#### TASK TO COMPLETE:
In the entries that follow, the first line to write out is the one containing "if (strobe_hit ||", and the last is the one containing "Total Die Area,5620,um2". Reproduce that stretch exactly, with nothing before or after it.

#### Collected data:
Start of Block

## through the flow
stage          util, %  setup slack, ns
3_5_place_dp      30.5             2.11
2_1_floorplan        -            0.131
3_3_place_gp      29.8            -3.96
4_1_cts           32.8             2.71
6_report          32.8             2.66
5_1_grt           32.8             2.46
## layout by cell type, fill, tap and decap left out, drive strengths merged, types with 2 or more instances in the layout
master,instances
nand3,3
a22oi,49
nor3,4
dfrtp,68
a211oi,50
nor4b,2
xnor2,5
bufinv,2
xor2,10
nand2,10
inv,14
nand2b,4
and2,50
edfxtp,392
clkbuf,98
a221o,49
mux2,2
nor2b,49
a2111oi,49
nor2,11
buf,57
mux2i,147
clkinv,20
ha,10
### src/rtl/cia_eclk_bus_ctrl_pkg.sv
// Shared definitions for the CIA E-clock bus controller: FSM state encoding
// and the E-clock phase indices used to align CPU accesses.
package cia_eclk_bus_ctrl_pkg;

    typedef enum logic [1:0] {
        ST_IDLE   = 2'd0,
        ST_SYNC   = 2'd1,
        ST_ACCESS = 2'd2,
        ST_DONE   = 2'd3
    } state_t;

    localparam int ECLK_W         = 10;
    localparam int VMA_PHASE      = 3;
    localparam int E_HIGH_FIRST   = 6;
    localparam int E_LAST         = 9;
    localparam int TIMEOUT_CYCLES = 32;

endpackage

### src/rtl/cia_eclk_bus_ctrl.sv
// 6800-style synchronous bus controller aligning CPU accesses to the CIA E clock.
// Optional macro CIA_TIMEOUT_EN adds a bus-error timeout for a stalled access.
module cia_eclk_bus_ctrl
    import cia_eclk_bus_ctrl_pkg::*;
(
    input  logic                clk,
    input  logic                reset,
    input  logic [ECLK_W-1:0]   eclk,
    input  logic                cpu_req,
    input  logic                cpu_rw,
    input  logic                cpu_sel_a,
    input  logic                cpu_sel_b,
    input  logic [3:0]          cpu_rs,
    input  logic [7:0]          cpu_wdata,
    output logic [7:0]          cpu_rdata,
    output logic                cpu_ack,
    output logic                cpu_berr,
    output logic                vma,
    output logic                cia_e,
    output logic                cia_a_en,
    output logic                cia_b_en,
    output logic                cia_rw,
    output logic [3:0]          cia_rs,
    output logic [7:0]          cia_wdata,
    output logic                cia_strobe,
    input  logic [7:0]          cia_rdata_a,
    input  logic [7:0]          cia_rdata_b,
    output state_t              fsm_state
);

    state_t state, state_next;
    logic   accept, sync_go, strobe_hit, timeout_hit, eclk_locked;
    logic   sel_a_q, sel_b_q, ack_pend;

    assign cia_e       = |eclk[E_LAST:E_HIGH_FIRST];
    assign eclk_locked = $onehot(eclk);
    assign fsm_state   = state;

    always_ff @(posedge clk) begin
        if (reset) begin
            state <= ST_IDLE;
        end else begin
            state <= state_next;
        end
    end

    always_comb begin
        state_next = state;
        case (state)
            ST_IDLE:   if (accept) state_next = ST_SYNC;
            ST_SYNC:   if (timeout_hit) state_next = ST_DONE;
                       else if (sync_go) state_next = ST_ACCESS;
            ST_ACCESS: if (timeout_hit || strobe_hit) state_next = ST_DONE;
            ST_DONE:   if (!cpu_req) state_next = ST_IDLE;
            default:   state_next = ST_IDLE;
        endcase
    end

    // Strobe and ack are gated by reset so a reset cycle never emits either.
    always_comb begin
        accept     = (state == ST_IDLE) && cpu_req && (cpu_sel_a || cpu_sel_b);
        sync_go    = (state == ST_SYNC) && eclk[VMA_PHASE] && eclk_locked;
        strobe_hit = (state == ST_ACCESS) && eclk[E_LAST] && !timeout_hit;
        cia_strobe = strobe_hit && !reset;
        cpu_ack    = ack_pend && cpu_req && !reset;
    end

`ifdef CIA_TIMEOUT_EN
    logic [5:0] to_cnt;

    // Counts cycles since acceptance; saturates so a stuck DONE cannot wrap.
    always_ff @(posedge clk) begin
        if (reset) begin
            to_cnt <= 6'd0;
        end else if (state == ST_IDLE) begin
            to_cnt <= accept ? 6'd1 : 6'd0;
        end else if (to_cnt != 6'h3F) begin
            to_cnt <= to_cnt + 6'd1;
        end
    end

    assign timeout_hit = ((state == ST_SYNC) || (state == ST_ACCESS)) &&
                         (to_cnt == 6'(TIMEOUT_CYCLES - 1));

    always_ff @(posedge clk) begin
        if (reset) begin
            cpu_berr <= 1'b0;
        end else begin
            cpu_berr <= timeout_hit;
        end
    end
`else
    assign timeout_hit = 1'b0;
    assign cpu_berr    = 1'b0;
`endif

    always_ff @(posedge clk) begin
        if (reset) begin
            vma       <= 1'b0;
            cia_a_en  <= 1'b0;
            cia_b_en  <= 1'b0;
            cia_rw    <= 1'b1;
            cia_rs    <= 4'd0;
            cia_wdata <= 8'd0;
            cpu_rdata <= 8'd0;
            sel_a_q   <= 1'b0;
            sel_b_q   <= 1'b0;
            ack_pend  <= 1'b0;
        end else begin
            ack_pend <= strobe_hit;
            if (accept) begin
                cia_rw    <= cpu_rw;
                cia_rs    <= cpu_rs;
                cia_wdata <= cpu_wdata;
                sel_a_q   <= cpu_sel_a;
                sel_b_q   <= cpu_sel_b;
            end
            if (sync_go && !timeout_hit) begin
                vma      <= 1'b1;
                cia_a_en <= sel_a_q;
                cia_b_en <= sel_b_q;
            end
            if (strobe_hit || timeout_hit) begin
                vma      <= 1'b0;
                cia_a_en <= 1'b0;
                cia_b_en <= 1'b0;
            end
            // CIA-A wins when both chips are selected.
            if (strobe_hit && cia_rw) begin
                cpu_rdata <= sel_a_q ? cia_rdata_a : cia_rdata_b;
            end
        end
    end

endmodule

### config.mk
export PLATFORM = sky130hd
export DESIGN_NAME = cia_eclk_bus_ctrl
export DESIGN_NICKNAME = d
export VERILOG_FILES = /design/src/rtl/cia_eclk_bus_ctrl_pkg.sv /design/src/rtl/cia_eclk_bus_ctrl.sv
export SDC_FILE = /design/constraint.sdc
export NUM_CORES = 1
export LEC_CHECK = 0
export CAP_MARGIN = 20
export CELL_PAD_IN_SITES_DETAIL_PLACEMENT = 1
export CELL_PAD_IN_SITES_GLOBAL_PLACEMENT = 1
export CORE_MARGIN = 2
export CORE_UTILIZATION = 28
export CTS_BUF_LIST = sky130_fd_sc_hd__clkbuf_2
export DETAILED_ROUTE_END_ITERATION = 7
export PLACE_DENSITY_LB_ADDON = 0.1
export SLEW_MARGIN = 20
export SYNTH_ARGS = -nofsm -noshare
export SYNTH_HDL_FRONTEND = slang
export SYNTH_SLANG_ARGS = --single-unit
### constraint.sdc
create_clock -name clk -period 5.1 [get_ports clk]
set_input_delay 1.53 -clock clk [delete_from_list [all_inputs] [get_ports clk]]
set_output_delay 1.53 -clock clk [all_outputs]
set_load 0.005 [all_outputs]
==> metrics.csv <==
metric,value,unit
Total Die Area,5620,um2
share of the clock period used by the worst path after layout,95.5,%
clk_skew,0.0135,ns
number of buffers inserted during clock tree synthesis,5,
Mapped Nets,216,
switching power as a share of total power,33.5,%
number of nets in the layout,291,
total power divided by cell area,343,nW/um2
total length of routed wires,4190,um
via/cell ratio,4.58,
endpoints failing hold,0,
setup repair after global routing missed its margin,false,
post-synthesis cell type count,25,
pin count of the biggest net entering global routing,17,
"Data arrival, critical path",5.13,ns
final-report setup violation count,0,
"Seq/Total Area, Yosys",41.1,%
wire length per cell,13.8,um
max-slew headroom at the worst pin,58.1,%
Post-Route Utilization,48.1,%
number of placement rows,25,
number of antenna repair diodes,0,
Final Critical Period,4.87,ns
TritonRoute pass-1 iters,4,
P_sw,0.000264,W
via count of the first global-routing pass,1429,
number of buffers on the longest clock path,2,
worst setup slack after placement,-0.260,ns
number of flip-flops and latches in the synthesized netlist,29,
maximum frequency from static timing analysis,205,MHz
Horiz. Die Dim,75.0,um
element type at the critical path end,flop,
worst ir drop on vdd,157,uV
Synth top area share,41.1,%
Tightest Pin Transition,0.627,ns
category of the critical setup timing path,in2reg,
sum of net half-perimeters after detailed placement,3350,um
clk root buf,clkbuf_2,
biggest area contributors in the synthesized netlist,"dfxtp_1, fa_1, nand2_1, mux2i_1, a21oi_1",
Top Family by Delay on Critical Path,adder cells,
total number of yosys warnings,0,
"top library cells by usage in the layout, fill and taps aside","clkdlybuf4s50_1, nand2_1, dfxtp_1",
highest net fanout along the worst path,2,
I/O pin cnt,74,
chip height,75.0,um
number of logic stages on the critical path including buffering,13,
largest stage delay on the critical path,0.51,ns
worst hold path depth,2,
part of the power in registers,37.4,%
# DRC,0,
number of instances in the synthesized netlist,160,
"Cell Chain, Critical Path",clkdlybuf4s50_1 -> fa_1 -> fa_1 -> inv_1 -> fa_1 -> inv_1 -> ha_1 -> inv_1 -> fa_1 -> a2111oi_4 -> o21ai_1 -> a2111o_1 -> o211a_1,
relative contribution of the clock network to total power,21.2,%
category of the worst setup path launch point,primary input,
fin. max-slew vios,0,
hold_buf cts,0,
result of the run,"complete, no violations",
core region area,4790,um2
port bufs,72,
fraction of final layout cells with drive strength greater than 1,6.36,%
Comb pwr share,41.3,%
minimum setup slack in the final design,0.229,ns
cell with the biggest individual delay on the critical path,fa_1,
Overall Power,0.000788,W
wire length of the first global-routing pass,6380,um
GRT Residual Overflow,0,
Max Cap Viol,0,
area added between synthesis and finish,62.9,%
"Cell Area, Synth",1410,um2
"leading cell type in the layout, fill and taps excluded",clkdlybuf4s50_1,
most common cell type on the critical path,fa_1,
type of the tightest min-delay check,reg2reg,
final RePlAce weighted congestion,0.781,
"CTS clk-pin slew, worst paths",0.14,ns
sum of buffers and inverters on the critical path,4,
DRT antenna net count,0,
TritonCTS clock tree,built,
via count,1388,
starting density of the core,29.5,%
clock latency reported for the late side of the worst-skew pair,0.36,ns
dominant cell type by area after synthesis,dfxtp_1,
initial antenna violation count,0,
required time at the worst-slack endpoint,5.36,ns
mean instance size in the synthesized netlist,8.82,um2
Clock Sinks,29,
cell-internal power,0.000525,W
number of DRC violations after detailed-routing iteration 0,30,
H-tree levels,2,
total leakage power,0.908,nW
total global routing track utilization,15.2,%
worst r2r path cells,6,
## cell usage after synthesis, drive strengths merged
cell	instances
a2111o	1
a2111oi	1
a211oi	8
a21oi	16
a221o	1
and2	1
and3	2
and4	1
buf	2
clkbuf	7
conb	1
dfxtp	29
fa	6
ha	6
inv	14
mux2i	11
nand2	32
nand3	3
nor2	12
nor2b	1
o211a	2
o211ai	1
o21ai	1
or4	1
## per-layer routing
layer	vias up	global-route usage (%)	part of all wire (%)
li1	678	-	-
met1	665	17.6	42
met2	39	25.3	50
met3	6	4.82	6.4
met4	0	7.14	1.5
met5	-	0	0
## area by class of cell
class	instances	area, um2
repair buffers	77	758
fillers	557	2490
multi-input cells	108	761
inverters	14	52.6
clock buffers	6	30.0
flip-flops and latches	29	581
well taps	67	83.8
clock inverters	2	33.8
## worst min-delay path, stage by stage, from the launching register on
cell     delay, ns
dfxtp_1       0.34
inv_1         0.05
a21oi_1       0.05
## stage by stage
stage          TNS (ns)  hold slack, ns  instances  instance area [um2]
3_3_place_gp     -0.300           0.443        295                 2210
5_1_grt               0           0.491        303                 2300
2_1_floorplan         0           0.436        160                 1410
3_5_place_dp     -0.604           0.451        295                 2210
6_report              0           0.468        303                 2300
4_1_cts               0           0.472        303                 2280
## power groups by stage
stage | clock network (W) | logic, W | registers [W]
5_1_grt | 0.000183 | 0.000366 | 0.000301
3_3_place_gp | 0 | 0.000298 | 0.000298
6_report | 0.000167 | 0.000326 | 0.000295
4_1_cts | 0.000172 | 0.000316 | 0.000296
3_5_place_dp | 0 | 0.000314 | 0.000302
2_1_floorplan | 0 | 0.000167 | 0.000293
## flip-flops by register name, summed over array words and instances (netlist names)
signal and flops:
cia_wdata 8, cia_b_en 1, vma 1, sel_b_q 1, sel_a_q 1, ack_pend 1, cia_rs 4, cia_a_en 1
cpu_rdata 8, fsm_state 2, cia_rw 1
## logic make-up (layout without fill, tap and decap cells)
kind of cell               after synthesis  after routing  share of synthesized area (%)
adders and majority gates               12             12                           13.8
buffers and inverters                   23             99                           6.47
other                                    1              1                          0.266
muxes                                   11             11                           7.80
AOI/OAI and AO/OA                       31             31                           14.8
and+or+nand+nor                         53             53                           15.7
DFF                                     29             29                           41.1
## path summary, 6_finish.rpt
| check | startpoint | end | slack, ns |
|---|---|---|---|
| max | eclk[0] | fsm_state[0] | 0.23 |
| min | vma | vma | 0.47 |
| max reg2reg | fsm_state[0] | fsm_state[0] | 2.97 |
| min reg2reg | vma | vma | 0.47 |
## repair_timing
item	4_1_cts	5_1_grt
setup buffers	0	0
setup endpoints to repair	0	2
gates resized for setup	0	3
Note: power is estimated with default switching activity, not from simulation.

End of Block

#### RESPONSE:
            if (strobe_hit || timeout_hit) begin
                vma      <= 1'b0;
                cia_a_en <= 1'b0;
                cia_b_en <= 1'b0;
            end
            // CIA-A wins when both chips are selected.
            if (strobe_hit && cia_rw) begin
                cpu_rdata <= sel_a_q ? cia_rdata_a : cia_rdata_b;
            end
        end
    end

endmodule

### config.mk
export PLATFORM = sky130hd
export DESIGN_NAME = cia_eclk_bus_ctrl
export DESIGN_NICKNAME = d
export VERILOG_FILES = /design/src/rtl/cia_eclk_bus_ctrl_pkg.sv /design/src/rtl/cia_eclk_bus_ctrl.sv
export SDC_FILE = /design/constraint.sdc
export NUM_CORES = 1
export LEC_CHECK = 0
export CAP_MARGIN = 20
export CELL_PAD_IN_SITES_DETAIL_PLACEMENT = 1
export CELL_PAD_IN_SITES_GLOBAL_PLACEMENT = 1
export CORE_MARGIN = 2
export CORE_UTILIZATION = 28
export CTS_BUF_LIST = sky130_fd_sc_hd__clkbuf_2
export DETAILED_ROUTE_END_ITERATION = 7
export PLACE_DENSITY_LB_ADDON = 0.1
export SLEW_MARGIN = 20
export SYNTH_ARGS = -nofsm -noshare
export SYNTH_HDL_FRONTEND = slang
export SYNTH_SLANG_ARGS = --single-unit
### constraint.sdc
create_clock -name clk -period 5.1 [get_ports clk]
set_input_delay 1.53 -clock clk [delete_from_list [all_inputs] [get_ports clk]]
set_output_delay 1.53 -clock clk [all_outputs]
set_load 0.005 [all_outputs]
==> metrics.csv <==
metric,value,unit
Total Die Area,5620,um2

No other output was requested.